=== WHAT IS REQUIRED ===
In the records that follow, find the line with "export CTS_CLUSTER_SIZE = 20"; from there, retype every line exactly through the line with "run 3 against", which also belongs to the answer.

=== EXCERPTED RECORDS ===
****************************************
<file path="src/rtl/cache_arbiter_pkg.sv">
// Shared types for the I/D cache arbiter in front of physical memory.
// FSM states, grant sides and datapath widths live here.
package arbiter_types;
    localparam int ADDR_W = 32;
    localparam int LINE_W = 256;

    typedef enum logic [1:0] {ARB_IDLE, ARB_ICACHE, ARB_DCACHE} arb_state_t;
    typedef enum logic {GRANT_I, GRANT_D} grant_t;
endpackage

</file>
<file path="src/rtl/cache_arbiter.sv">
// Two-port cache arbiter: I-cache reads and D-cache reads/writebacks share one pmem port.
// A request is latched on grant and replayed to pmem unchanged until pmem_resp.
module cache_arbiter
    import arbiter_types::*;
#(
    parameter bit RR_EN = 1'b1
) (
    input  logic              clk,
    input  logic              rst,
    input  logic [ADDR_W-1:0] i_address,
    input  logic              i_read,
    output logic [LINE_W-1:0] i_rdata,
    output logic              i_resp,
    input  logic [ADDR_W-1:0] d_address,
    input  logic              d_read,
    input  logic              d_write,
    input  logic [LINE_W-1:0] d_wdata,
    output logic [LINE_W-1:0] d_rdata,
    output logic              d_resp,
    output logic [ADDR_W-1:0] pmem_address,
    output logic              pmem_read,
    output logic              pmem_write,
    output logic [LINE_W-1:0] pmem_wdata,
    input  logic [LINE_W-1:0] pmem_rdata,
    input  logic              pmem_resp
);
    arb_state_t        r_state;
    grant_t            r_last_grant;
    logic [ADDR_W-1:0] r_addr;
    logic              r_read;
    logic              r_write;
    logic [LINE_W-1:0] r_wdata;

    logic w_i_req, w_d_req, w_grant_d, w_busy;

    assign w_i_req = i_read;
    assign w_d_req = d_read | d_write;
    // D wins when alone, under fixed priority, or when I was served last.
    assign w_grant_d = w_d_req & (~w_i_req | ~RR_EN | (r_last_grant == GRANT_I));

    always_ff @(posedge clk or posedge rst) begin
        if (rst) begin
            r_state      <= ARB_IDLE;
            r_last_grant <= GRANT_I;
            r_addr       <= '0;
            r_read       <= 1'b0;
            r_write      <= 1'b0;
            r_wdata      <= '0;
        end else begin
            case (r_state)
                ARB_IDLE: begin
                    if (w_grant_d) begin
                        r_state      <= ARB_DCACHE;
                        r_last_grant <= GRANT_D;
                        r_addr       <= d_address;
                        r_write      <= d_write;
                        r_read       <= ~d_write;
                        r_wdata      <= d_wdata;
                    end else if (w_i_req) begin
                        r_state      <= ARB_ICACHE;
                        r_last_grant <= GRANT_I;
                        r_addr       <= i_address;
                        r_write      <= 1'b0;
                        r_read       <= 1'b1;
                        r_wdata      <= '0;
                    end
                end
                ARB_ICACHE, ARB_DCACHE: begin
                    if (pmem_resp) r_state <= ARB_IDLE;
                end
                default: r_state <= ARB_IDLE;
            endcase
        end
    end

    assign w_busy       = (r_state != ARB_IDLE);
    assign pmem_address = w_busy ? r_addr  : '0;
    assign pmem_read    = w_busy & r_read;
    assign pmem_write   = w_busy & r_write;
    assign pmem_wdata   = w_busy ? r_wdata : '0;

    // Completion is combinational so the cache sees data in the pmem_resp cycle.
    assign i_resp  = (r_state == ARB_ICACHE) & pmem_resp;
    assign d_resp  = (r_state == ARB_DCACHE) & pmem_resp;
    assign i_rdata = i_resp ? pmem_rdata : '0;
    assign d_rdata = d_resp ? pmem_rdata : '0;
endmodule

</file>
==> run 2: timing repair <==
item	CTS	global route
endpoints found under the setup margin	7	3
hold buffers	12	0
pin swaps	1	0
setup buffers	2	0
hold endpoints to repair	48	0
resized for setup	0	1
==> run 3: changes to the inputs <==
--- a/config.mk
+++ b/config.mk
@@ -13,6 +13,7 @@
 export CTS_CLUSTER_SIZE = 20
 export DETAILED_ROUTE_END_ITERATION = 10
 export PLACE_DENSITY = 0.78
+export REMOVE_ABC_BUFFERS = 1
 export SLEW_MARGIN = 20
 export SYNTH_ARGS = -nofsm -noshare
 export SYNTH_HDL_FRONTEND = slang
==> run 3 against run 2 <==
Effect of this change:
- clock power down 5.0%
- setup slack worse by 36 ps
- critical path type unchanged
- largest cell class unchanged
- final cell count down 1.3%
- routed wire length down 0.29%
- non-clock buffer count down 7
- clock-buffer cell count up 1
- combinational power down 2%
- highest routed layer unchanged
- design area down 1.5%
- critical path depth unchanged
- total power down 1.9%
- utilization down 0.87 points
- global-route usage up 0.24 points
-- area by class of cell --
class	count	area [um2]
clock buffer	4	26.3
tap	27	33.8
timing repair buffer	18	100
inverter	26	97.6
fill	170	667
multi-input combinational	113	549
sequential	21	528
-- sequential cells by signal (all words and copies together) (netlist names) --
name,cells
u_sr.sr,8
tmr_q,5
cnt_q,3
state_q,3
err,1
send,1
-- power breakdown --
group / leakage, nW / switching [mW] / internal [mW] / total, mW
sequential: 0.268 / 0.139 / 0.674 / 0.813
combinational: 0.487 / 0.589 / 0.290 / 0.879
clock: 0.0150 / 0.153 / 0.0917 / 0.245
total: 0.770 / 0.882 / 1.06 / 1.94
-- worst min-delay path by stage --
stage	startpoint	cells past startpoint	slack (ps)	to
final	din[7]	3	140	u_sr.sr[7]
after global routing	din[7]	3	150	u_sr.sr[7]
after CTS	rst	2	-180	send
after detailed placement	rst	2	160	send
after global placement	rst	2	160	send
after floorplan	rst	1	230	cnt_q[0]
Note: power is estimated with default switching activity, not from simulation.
****************************************
=== OUTPUT FOR THIS EXERCISE ===
 export CTS_CLUSTER_SIZE = 20
 export DETAILED_ROUTE_END_ITERATION = 10
 export PLACE_DENSITY = 0.78
+export REMOVE_ABC_BUFFERS = 1
 export SLEW_MARGIN = 20
 export SYNTH_ARGS = -nofsm -noshare
 export SYNTH_HDL_FRONTEND = slang
==> run 3 against run 2 <==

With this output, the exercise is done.